== Segment start ==

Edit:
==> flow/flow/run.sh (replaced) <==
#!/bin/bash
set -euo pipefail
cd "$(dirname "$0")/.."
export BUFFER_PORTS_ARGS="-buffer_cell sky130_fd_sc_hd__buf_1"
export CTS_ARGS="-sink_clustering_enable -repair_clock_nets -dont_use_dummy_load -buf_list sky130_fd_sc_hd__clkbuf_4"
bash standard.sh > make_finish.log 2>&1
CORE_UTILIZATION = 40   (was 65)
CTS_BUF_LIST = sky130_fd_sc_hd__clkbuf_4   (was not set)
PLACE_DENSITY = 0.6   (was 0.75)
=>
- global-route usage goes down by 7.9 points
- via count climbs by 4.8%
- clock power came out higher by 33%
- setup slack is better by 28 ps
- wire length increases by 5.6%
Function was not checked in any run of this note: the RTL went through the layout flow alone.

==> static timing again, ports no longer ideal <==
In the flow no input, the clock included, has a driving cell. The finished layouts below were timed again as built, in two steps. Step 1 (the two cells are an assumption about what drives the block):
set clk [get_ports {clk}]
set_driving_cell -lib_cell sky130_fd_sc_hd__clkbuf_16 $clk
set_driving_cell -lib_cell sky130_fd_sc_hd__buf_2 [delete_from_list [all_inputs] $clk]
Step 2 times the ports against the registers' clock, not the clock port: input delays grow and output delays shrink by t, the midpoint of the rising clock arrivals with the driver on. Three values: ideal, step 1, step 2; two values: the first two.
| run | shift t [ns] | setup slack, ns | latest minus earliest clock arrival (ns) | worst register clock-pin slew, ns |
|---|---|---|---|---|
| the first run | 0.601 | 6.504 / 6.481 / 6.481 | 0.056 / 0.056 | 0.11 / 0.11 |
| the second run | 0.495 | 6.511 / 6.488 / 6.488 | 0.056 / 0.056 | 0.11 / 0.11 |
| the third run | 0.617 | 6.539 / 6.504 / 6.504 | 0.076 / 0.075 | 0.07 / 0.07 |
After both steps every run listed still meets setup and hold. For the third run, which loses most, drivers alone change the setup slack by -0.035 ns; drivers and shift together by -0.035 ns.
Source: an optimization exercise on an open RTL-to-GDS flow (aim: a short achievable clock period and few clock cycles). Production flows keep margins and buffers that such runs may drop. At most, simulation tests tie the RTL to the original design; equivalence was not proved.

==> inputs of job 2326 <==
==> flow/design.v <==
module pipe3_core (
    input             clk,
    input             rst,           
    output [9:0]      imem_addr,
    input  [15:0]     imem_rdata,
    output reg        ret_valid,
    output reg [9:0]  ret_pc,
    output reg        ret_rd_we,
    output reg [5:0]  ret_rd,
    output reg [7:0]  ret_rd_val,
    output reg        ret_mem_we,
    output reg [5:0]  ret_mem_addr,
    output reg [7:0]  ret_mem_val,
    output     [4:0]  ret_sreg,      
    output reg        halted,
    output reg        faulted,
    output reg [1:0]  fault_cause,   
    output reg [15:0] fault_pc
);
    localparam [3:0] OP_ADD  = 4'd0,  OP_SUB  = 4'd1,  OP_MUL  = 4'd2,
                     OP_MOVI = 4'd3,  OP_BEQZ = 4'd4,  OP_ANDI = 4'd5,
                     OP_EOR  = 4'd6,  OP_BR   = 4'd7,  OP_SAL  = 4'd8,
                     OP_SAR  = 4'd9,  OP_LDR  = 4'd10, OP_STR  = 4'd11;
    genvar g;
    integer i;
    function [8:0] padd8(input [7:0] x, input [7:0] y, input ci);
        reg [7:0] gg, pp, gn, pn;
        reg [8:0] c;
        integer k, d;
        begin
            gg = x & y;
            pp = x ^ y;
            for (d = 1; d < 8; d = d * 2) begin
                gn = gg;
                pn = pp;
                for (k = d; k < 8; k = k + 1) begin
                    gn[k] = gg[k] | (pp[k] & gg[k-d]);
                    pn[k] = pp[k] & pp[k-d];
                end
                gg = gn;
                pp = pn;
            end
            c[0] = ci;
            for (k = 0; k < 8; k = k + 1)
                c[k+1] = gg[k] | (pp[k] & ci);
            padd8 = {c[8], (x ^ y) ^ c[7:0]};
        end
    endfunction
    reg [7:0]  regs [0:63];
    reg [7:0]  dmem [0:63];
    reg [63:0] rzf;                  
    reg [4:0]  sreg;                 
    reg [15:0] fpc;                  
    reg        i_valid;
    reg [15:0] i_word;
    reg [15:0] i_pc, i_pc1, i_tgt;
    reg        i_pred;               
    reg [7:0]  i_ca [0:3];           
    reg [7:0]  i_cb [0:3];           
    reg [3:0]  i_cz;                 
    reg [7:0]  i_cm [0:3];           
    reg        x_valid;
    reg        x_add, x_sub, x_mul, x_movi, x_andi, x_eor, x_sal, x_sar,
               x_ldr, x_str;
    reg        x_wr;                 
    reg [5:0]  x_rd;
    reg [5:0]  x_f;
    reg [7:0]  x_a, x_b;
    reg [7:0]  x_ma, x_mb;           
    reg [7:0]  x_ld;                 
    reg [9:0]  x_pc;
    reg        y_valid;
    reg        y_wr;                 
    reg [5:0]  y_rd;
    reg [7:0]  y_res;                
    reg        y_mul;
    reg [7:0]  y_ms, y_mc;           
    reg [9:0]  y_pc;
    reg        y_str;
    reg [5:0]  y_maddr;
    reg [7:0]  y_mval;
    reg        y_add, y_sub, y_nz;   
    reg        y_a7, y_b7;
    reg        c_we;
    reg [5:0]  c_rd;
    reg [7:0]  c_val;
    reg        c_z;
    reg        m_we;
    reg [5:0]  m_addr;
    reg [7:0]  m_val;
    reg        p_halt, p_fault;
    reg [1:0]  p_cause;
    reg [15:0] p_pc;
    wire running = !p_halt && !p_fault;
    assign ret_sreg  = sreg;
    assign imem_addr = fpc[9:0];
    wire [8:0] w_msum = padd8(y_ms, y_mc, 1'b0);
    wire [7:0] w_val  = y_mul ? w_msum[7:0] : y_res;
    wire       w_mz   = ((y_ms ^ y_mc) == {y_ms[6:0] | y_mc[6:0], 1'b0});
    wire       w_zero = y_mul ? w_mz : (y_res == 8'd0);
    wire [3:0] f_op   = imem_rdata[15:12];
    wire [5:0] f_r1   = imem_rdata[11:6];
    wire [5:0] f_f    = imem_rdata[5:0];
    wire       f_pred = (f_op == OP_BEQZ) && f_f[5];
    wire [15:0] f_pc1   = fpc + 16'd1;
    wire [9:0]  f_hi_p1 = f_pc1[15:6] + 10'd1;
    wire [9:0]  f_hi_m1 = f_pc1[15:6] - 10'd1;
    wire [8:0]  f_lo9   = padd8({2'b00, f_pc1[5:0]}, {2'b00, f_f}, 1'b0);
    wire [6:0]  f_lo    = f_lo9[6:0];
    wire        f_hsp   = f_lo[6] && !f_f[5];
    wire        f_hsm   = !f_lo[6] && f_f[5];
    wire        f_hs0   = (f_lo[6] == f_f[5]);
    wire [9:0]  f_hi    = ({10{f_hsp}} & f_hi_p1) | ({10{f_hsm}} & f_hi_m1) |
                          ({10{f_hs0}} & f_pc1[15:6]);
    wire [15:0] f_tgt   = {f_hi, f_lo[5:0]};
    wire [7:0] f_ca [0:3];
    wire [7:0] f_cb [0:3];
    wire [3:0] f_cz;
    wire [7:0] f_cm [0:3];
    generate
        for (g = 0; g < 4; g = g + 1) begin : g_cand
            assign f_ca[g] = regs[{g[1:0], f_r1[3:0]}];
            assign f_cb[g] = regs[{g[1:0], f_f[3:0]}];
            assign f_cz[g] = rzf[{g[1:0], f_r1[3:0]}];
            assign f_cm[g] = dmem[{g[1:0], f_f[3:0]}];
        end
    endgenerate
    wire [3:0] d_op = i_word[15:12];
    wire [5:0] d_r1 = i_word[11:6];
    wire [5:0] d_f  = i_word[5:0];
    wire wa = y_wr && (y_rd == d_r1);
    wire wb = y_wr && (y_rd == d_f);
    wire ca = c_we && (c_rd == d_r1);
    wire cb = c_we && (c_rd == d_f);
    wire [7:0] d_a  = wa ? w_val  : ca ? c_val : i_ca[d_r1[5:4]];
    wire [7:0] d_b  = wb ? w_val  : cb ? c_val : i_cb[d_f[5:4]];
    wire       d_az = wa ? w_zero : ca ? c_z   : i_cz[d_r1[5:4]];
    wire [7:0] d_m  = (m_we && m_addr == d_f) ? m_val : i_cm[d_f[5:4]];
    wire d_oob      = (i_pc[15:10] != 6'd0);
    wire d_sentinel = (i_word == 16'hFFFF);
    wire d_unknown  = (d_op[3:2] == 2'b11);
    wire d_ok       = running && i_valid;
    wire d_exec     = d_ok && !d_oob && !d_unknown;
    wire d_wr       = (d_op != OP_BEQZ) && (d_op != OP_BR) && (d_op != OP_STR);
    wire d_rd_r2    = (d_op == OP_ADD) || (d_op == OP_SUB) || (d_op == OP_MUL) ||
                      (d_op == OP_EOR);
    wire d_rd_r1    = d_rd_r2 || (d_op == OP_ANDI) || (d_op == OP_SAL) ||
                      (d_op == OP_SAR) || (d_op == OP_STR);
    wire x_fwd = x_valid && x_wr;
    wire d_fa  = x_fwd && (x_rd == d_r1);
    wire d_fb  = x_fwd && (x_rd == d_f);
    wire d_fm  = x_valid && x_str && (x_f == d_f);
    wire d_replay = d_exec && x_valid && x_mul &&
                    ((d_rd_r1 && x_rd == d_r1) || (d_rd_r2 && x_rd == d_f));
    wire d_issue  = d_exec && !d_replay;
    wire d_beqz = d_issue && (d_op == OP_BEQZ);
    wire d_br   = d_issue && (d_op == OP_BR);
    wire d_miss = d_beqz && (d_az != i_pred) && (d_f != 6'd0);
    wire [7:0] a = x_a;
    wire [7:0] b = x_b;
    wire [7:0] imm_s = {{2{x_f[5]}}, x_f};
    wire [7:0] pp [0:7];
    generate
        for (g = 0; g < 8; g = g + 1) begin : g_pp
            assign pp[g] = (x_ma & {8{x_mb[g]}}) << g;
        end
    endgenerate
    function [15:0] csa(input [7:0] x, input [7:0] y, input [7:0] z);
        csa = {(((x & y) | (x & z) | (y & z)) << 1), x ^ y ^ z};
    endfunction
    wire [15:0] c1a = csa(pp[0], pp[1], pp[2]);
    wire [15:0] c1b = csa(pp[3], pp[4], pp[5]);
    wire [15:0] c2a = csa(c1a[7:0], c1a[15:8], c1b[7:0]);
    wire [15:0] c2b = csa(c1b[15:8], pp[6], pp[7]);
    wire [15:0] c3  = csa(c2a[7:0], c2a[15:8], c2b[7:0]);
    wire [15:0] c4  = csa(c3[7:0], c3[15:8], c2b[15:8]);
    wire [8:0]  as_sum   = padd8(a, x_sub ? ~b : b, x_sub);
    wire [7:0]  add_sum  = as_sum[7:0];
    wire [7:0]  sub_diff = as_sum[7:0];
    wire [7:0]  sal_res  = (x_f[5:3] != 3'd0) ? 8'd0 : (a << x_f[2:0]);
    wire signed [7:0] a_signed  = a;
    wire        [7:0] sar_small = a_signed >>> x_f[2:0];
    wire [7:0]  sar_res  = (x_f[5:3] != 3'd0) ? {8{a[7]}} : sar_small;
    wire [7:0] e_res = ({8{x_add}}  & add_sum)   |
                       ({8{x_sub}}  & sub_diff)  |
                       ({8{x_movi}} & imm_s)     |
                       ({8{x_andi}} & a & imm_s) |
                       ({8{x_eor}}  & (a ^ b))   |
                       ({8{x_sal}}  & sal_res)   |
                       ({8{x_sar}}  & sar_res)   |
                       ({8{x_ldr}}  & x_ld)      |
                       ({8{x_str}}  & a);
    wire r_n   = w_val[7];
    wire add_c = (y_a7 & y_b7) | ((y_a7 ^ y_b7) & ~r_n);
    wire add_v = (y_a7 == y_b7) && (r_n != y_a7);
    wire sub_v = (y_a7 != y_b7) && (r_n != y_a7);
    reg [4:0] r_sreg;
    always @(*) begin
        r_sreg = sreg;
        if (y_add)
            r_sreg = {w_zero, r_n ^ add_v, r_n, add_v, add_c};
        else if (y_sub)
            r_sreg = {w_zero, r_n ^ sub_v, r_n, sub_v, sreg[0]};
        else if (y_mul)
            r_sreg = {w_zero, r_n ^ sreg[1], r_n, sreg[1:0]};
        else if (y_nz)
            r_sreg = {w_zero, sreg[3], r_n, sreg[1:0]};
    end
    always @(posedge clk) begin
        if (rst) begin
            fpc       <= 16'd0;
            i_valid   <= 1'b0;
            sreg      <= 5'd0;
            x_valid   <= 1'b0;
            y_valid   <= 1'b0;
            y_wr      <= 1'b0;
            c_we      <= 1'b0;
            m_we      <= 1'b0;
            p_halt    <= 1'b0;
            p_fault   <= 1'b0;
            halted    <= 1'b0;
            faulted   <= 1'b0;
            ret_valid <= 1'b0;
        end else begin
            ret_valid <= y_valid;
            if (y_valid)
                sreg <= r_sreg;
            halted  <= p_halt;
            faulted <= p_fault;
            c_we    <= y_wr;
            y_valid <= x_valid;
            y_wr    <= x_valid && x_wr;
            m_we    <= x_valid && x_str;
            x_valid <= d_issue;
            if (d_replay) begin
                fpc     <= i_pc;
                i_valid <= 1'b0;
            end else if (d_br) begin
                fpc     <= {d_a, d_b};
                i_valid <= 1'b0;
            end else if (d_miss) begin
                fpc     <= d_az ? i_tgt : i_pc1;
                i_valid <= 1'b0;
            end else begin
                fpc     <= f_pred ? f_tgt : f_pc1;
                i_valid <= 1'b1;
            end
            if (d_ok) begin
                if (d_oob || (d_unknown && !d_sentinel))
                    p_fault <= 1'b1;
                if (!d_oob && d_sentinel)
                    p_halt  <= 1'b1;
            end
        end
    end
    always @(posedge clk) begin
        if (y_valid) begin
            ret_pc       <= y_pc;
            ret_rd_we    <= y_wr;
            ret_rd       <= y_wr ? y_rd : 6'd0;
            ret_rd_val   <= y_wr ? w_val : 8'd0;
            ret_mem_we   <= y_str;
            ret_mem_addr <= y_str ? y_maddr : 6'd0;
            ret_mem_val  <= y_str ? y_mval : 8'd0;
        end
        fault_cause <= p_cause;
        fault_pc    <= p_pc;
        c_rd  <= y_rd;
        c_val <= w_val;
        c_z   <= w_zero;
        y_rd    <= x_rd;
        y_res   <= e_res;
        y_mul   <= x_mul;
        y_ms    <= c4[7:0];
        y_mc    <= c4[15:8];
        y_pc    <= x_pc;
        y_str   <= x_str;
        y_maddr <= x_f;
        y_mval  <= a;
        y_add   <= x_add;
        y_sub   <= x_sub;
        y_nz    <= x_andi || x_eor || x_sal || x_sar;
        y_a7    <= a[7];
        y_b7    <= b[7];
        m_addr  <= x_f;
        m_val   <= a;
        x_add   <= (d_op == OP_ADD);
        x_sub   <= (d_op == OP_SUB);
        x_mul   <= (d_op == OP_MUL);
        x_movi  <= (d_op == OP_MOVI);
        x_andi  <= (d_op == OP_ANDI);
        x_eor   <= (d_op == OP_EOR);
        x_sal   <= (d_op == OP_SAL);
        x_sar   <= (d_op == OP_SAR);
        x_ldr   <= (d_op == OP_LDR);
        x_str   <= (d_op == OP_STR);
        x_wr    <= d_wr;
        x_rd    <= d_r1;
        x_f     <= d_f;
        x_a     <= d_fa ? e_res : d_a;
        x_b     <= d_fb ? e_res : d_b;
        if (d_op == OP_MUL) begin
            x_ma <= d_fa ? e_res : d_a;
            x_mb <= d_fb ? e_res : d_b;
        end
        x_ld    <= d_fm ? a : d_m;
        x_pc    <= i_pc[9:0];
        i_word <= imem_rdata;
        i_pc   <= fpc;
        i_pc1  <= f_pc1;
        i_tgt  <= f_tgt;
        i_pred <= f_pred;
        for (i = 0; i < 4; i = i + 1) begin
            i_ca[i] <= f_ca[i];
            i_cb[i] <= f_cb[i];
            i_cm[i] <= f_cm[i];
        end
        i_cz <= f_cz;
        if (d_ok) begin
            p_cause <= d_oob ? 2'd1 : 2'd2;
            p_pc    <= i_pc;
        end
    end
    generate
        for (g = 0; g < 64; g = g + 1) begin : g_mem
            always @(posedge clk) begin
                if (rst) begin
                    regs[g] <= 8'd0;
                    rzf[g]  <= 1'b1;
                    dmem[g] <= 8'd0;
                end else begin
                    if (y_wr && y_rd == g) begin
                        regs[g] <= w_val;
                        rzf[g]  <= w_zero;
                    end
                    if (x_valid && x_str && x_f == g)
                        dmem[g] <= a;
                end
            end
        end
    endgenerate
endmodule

== Segment end ==

Which lines run from the one holding "the second run" through the one holding "0.07 / 0.07 |" in the records above? Repeat them exactly, both included, and nothing more.

§ RESPONSE TO THE TASK:
| the second run | 0.495 | 6.511 / 6.488 / 6.488 | 0.056 / 0.056 | 0.11 / 0.11 |
| the third run | 0.617 | 6.539 / 6.504 / 6.504 | 0.076 / 0.075 | 0.07 / 0.07 |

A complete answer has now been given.